WHAT YOU ARE ASKED TO DO - Scan the listing below for the word "constraint" and copy every line that has it.

>>>

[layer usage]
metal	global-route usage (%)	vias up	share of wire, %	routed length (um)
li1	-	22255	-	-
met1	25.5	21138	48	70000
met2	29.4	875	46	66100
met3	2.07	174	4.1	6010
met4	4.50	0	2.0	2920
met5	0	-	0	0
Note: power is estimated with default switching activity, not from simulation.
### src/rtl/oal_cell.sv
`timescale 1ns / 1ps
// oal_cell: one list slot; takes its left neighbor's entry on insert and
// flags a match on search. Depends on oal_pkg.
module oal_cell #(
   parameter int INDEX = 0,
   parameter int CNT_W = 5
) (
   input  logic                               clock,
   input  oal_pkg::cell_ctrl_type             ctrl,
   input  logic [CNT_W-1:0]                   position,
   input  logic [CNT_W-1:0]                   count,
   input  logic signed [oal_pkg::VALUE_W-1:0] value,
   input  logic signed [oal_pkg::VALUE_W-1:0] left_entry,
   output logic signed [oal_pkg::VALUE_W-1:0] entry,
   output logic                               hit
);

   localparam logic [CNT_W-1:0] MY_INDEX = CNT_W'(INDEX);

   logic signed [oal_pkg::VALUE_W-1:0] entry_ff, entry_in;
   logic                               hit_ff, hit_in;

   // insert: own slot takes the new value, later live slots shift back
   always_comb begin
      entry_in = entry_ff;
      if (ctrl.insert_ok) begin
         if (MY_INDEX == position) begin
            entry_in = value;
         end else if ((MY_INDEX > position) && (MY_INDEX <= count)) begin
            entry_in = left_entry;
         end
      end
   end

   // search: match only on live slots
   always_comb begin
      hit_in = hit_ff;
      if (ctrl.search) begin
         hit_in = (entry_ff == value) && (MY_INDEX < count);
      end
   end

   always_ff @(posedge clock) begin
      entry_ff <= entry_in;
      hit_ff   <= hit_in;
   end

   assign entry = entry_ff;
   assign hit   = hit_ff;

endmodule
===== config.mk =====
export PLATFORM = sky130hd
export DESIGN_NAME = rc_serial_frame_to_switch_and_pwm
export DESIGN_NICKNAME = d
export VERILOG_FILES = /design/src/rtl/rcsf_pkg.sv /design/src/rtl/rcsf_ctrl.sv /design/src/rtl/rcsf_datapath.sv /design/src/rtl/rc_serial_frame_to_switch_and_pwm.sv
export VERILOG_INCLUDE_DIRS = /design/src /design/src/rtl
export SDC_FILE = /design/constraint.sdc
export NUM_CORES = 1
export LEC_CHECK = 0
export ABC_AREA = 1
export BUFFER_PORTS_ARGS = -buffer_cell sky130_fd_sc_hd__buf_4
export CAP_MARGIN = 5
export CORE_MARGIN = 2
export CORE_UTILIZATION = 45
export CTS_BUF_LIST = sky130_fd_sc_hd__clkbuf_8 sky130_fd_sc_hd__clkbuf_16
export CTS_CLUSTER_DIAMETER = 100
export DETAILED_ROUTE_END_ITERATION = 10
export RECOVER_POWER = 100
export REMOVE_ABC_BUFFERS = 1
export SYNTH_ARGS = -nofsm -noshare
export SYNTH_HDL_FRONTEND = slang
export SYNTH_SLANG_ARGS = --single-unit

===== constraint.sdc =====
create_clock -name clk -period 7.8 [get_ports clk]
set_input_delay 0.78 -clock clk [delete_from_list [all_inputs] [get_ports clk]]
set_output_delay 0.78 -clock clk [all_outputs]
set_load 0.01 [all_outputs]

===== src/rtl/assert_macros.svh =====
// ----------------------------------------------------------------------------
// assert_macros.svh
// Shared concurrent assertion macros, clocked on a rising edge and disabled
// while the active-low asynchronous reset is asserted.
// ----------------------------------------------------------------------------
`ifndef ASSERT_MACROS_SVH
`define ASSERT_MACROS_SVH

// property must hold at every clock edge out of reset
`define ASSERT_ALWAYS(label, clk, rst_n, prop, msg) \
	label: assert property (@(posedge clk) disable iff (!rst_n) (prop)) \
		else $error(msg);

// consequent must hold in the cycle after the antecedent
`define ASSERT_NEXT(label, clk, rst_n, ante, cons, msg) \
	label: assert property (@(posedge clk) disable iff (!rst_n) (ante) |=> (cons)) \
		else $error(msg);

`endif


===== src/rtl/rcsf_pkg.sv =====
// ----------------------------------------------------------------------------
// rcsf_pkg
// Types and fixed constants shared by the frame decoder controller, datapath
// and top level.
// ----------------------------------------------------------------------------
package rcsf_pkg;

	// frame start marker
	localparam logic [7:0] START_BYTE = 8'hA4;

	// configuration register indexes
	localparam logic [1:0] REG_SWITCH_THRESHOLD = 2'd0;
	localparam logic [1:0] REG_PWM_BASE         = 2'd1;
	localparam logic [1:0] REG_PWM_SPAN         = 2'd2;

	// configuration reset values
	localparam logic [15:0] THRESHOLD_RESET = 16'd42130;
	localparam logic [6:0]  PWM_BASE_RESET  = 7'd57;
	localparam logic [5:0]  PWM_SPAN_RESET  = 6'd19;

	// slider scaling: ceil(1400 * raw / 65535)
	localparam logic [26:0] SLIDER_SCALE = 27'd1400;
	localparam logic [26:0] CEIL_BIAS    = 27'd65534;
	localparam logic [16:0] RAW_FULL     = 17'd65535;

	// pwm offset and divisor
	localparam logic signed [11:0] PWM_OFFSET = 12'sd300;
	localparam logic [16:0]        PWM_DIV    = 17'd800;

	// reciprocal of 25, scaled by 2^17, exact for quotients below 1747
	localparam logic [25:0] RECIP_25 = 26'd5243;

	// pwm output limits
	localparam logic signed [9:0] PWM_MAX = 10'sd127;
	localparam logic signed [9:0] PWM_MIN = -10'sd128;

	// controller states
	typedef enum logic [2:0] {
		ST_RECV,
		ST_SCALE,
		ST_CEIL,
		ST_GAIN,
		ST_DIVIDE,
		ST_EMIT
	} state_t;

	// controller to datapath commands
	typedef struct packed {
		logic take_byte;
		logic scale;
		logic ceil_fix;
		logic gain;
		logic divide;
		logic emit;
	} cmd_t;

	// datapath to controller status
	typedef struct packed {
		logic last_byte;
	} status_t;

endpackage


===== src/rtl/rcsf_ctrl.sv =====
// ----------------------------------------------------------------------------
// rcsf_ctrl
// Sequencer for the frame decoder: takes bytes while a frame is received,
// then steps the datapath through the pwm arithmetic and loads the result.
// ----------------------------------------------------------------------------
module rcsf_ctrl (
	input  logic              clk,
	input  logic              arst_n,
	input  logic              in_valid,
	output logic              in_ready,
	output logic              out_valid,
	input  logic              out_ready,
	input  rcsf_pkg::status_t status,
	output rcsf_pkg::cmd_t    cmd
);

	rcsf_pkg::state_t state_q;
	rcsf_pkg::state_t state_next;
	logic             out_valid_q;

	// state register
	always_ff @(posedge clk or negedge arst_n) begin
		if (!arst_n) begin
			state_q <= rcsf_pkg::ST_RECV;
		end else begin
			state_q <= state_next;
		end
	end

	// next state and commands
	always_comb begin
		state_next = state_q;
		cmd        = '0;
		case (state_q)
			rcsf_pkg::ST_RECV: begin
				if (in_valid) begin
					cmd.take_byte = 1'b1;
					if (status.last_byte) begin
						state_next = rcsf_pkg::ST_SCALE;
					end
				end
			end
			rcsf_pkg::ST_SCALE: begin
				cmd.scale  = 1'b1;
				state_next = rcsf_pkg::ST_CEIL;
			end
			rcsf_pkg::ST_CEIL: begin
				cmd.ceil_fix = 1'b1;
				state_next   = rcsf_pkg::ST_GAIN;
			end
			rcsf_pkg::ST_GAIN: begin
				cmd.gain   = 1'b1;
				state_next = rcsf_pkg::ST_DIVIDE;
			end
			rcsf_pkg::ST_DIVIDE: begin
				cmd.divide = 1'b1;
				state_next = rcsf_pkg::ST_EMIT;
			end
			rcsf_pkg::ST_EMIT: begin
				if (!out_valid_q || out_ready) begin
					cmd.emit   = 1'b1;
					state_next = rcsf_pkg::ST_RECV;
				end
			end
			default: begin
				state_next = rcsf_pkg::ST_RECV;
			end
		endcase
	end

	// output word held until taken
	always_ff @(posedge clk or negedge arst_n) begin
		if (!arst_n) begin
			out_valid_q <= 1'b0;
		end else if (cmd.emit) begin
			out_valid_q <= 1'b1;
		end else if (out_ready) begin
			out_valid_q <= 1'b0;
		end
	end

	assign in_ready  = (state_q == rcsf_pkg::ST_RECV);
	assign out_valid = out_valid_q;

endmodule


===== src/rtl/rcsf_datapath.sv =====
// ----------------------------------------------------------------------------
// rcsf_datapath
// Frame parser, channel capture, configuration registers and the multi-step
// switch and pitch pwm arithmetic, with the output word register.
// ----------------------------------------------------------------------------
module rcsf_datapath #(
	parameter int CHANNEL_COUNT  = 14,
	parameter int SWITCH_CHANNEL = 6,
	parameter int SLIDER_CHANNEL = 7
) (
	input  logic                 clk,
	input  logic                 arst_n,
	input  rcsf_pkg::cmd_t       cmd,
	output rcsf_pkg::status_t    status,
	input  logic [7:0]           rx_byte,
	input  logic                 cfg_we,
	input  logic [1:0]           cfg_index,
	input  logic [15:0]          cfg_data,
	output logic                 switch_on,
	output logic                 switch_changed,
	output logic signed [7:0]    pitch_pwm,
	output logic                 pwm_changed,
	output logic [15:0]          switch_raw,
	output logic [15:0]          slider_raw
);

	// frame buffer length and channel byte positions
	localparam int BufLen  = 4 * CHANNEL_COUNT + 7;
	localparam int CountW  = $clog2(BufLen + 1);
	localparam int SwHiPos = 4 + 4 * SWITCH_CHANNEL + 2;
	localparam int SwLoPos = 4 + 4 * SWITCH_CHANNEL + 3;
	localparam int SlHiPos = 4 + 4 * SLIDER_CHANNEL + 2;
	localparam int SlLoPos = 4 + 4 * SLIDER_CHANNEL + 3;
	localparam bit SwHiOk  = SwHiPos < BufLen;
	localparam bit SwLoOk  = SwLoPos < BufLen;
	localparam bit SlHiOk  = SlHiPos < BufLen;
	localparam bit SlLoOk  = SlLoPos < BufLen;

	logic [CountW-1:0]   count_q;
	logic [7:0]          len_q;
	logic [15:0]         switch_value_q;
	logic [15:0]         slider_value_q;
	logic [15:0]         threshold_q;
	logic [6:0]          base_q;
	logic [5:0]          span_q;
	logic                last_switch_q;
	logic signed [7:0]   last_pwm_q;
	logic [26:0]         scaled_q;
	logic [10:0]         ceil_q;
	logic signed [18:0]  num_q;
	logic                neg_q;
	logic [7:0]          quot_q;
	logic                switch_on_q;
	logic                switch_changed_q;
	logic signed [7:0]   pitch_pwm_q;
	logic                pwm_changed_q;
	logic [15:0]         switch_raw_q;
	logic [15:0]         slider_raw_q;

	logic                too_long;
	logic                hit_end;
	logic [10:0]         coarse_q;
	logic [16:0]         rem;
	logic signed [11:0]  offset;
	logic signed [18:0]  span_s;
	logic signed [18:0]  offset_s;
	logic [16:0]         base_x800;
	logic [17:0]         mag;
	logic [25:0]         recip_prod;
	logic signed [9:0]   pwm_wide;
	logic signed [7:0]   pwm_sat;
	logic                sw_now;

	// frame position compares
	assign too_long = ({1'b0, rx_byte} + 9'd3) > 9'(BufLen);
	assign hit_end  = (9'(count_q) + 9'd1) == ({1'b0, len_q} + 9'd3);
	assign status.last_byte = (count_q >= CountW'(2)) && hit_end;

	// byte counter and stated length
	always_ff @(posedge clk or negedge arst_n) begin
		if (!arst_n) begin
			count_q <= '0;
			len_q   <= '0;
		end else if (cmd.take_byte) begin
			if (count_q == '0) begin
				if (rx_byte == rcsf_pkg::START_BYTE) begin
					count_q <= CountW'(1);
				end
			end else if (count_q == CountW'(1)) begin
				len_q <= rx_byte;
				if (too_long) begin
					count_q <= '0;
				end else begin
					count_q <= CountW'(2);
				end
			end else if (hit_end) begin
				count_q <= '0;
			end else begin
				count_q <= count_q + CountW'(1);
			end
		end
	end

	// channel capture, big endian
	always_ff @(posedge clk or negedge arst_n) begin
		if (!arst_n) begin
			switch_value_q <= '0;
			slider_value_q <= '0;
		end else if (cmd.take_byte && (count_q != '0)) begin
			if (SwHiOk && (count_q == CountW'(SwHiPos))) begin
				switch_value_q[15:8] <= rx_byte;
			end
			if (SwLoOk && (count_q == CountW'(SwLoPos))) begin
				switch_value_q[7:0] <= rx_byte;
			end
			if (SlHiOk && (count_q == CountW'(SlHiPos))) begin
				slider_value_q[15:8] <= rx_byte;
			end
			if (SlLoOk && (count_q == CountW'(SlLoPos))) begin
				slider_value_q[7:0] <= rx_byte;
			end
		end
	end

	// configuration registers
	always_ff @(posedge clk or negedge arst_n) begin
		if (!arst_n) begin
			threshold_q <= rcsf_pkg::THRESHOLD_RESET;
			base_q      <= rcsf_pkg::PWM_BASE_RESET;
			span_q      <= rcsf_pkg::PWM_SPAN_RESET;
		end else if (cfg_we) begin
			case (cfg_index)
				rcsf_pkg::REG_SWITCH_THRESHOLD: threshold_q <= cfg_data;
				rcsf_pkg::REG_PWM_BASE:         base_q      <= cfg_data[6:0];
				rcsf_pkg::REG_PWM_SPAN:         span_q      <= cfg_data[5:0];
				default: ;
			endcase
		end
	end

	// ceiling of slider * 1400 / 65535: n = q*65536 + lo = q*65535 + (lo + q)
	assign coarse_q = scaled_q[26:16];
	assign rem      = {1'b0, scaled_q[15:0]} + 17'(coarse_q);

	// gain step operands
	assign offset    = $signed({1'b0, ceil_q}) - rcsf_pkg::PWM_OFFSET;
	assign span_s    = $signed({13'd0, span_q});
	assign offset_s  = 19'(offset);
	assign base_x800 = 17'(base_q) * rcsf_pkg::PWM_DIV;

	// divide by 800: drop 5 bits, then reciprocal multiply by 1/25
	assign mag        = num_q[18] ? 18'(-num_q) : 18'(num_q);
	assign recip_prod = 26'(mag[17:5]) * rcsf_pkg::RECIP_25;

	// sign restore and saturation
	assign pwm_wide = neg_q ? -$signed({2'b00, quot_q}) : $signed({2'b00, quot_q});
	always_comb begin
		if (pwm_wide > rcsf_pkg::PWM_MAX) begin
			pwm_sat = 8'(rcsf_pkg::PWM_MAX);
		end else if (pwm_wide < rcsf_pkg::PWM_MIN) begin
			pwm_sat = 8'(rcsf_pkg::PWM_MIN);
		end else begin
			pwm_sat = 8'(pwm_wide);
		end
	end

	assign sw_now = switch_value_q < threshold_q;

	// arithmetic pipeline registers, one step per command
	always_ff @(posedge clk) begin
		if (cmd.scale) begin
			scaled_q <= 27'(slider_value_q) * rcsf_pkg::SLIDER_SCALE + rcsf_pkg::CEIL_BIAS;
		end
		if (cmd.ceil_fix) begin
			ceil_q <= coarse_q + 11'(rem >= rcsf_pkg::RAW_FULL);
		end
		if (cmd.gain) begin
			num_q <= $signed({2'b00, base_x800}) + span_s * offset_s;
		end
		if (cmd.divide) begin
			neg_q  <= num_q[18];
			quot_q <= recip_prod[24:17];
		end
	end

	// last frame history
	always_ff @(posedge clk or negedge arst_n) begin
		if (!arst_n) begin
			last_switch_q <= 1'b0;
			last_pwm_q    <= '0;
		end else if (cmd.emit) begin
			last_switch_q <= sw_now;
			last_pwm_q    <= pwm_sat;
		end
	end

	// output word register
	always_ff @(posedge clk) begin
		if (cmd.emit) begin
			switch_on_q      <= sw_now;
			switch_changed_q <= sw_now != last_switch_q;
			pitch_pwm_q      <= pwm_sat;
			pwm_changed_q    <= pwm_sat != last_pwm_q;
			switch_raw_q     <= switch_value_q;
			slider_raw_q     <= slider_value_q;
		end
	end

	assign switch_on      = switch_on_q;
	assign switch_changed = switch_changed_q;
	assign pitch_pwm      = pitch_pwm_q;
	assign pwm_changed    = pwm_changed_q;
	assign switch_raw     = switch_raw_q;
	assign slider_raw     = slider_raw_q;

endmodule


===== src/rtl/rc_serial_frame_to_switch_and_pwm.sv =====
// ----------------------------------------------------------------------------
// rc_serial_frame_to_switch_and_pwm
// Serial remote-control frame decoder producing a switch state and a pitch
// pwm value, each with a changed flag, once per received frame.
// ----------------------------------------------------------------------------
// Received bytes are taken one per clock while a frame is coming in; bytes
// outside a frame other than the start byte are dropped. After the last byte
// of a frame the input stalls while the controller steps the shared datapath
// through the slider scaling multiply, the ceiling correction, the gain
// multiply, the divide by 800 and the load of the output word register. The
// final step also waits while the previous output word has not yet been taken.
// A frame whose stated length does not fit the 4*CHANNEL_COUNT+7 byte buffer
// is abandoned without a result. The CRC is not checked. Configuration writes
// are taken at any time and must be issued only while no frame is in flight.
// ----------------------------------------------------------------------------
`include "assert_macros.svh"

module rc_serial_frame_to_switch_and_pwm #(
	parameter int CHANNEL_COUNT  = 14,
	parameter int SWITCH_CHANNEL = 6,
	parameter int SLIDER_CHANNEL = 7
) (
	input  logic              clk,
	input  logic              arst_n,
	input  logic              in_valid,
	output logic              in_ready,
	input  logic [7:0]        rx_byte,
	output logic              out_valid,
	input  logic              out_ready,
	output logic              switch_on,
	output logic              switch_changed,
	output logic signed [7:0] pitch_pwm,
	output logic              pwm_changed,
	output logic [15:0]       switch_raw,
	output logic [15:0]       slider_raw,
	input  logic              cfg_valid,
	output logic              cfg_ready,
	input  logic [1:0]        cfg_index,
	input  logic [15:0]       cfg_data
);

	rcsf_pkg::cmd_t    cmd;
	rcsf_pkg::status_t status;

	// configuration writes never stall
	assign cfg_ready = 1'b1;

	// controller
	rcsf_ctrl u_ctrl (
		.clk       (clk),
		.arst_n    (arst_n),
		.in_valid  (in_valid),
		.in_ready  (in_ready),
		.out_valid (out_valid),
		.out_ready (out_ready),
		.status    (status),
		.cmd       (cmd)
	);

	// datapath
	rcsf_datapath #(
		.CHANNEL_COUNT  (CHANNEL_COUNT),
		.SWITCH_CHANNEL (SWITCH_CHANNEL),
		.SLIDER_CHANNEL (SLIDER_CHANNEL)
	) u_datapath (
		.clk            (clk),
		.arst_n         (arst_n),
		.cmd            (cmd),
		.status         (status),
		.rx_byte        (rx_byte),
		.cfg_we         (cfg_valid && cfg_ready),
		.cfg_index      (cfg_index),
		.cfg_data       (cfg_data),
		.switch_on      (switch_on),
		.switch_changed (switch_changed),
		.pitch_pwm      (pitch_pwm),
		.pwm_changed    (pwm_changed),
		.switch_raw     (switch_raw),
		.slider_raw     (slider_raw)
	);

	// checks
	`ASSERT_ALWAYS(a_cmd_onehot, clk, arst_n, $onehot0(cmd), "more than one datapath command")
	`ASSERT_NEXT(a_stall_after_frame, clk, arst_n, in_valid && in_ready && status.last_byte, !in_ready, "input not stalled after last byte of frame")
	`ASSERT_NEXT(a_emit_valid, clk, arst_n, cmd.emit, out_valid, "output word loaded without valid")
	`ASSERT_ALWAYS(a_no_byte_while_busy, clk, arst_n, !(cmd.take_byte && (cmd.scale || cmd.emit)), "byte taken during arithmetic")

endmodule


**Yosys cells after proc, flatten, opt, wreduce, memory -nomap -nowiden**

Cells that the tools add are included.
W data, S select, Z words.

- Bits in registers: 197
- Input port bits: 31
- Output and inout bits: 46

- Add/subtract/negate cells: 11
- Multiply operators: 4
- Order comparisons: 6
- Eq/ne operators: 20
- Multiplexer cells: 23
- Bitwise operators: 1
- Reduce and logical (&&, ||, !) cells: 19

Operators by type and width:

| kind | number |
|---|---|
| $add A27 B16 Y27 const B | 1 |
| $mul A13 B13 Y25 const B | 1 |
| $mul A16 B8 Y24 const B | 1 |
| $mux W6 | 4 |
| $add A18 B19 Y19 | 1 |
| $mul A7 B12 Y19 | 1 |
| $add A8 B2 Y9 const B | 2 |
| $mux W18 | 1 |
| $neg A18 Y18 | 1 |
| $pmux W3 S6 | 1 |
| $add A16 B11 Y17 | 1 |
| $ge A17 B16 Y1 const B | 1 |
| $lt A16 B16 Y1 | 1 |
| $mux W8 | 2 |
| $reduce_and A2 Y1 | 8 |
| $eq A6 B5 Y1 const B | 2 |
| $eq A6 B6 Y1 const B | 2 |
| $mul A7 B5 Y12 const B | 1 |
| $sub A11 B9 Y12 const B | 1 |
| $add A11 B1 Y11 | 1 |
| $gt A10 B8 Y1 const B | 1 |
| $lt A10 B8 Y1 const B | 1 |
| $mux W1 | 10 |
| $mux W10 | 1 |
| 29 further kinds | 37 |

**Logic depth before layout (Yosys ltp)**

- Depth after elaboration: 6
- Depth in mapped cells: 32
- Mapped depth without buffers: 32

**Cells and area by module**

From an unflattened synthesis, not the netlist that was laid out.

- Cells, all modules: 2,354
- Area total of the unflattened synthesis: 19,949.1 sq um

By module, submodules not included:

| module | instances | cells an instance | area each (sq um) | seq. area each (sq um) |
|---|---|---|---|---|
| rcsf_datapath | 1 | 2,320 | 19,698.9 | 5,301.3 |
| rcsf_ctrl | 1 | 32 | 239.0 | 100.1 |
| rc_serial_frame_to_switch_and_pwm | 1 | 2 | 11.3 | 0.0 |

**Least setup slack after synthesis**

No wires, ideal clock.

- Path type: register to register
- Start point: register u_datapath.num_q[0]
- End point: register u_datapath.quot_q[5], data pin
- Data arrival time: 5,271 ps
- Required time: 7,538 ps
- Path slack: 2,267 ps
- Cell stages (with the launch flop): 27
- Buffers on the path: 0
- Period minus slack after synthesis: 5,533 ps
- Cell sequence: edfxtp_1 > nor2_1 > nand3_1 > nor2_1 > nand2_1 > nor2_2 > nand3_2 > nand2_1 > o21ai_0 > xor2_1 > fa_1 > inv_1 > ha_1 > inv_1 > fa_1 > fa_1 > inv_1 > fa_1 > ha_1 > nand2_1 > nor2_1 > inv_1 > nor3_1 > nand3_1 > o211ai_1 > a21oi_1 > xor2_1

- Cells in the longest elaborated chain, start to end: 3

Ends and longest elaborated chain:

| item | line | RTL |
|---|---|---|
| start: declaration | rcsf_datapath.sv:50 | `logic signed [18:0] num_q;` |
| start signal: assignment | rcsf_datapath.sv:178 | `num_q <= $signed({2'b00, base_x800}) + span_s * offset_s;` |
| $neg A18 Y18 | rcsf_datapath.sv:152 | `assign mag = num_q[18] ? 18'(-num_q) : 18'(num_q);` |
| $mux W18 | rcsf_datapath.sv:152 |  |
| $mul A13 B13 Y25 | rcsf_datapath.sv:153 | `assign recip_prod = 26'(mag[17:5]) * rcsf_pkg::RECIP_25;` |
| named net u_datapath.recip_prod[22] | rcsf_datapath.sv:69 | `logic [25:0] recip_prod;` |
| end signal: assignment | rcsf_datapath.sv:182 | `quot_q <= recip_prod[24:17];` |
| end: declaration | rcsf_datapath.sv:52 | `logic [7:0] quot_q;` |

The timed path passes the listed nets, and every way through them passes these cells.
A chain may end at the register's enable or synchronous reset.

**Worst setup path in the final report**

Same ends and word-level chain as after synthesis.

<<<

WRITTEN REPLY -
export SDC_FILE = /design/constraint.sdc
===== constraint.sdc =====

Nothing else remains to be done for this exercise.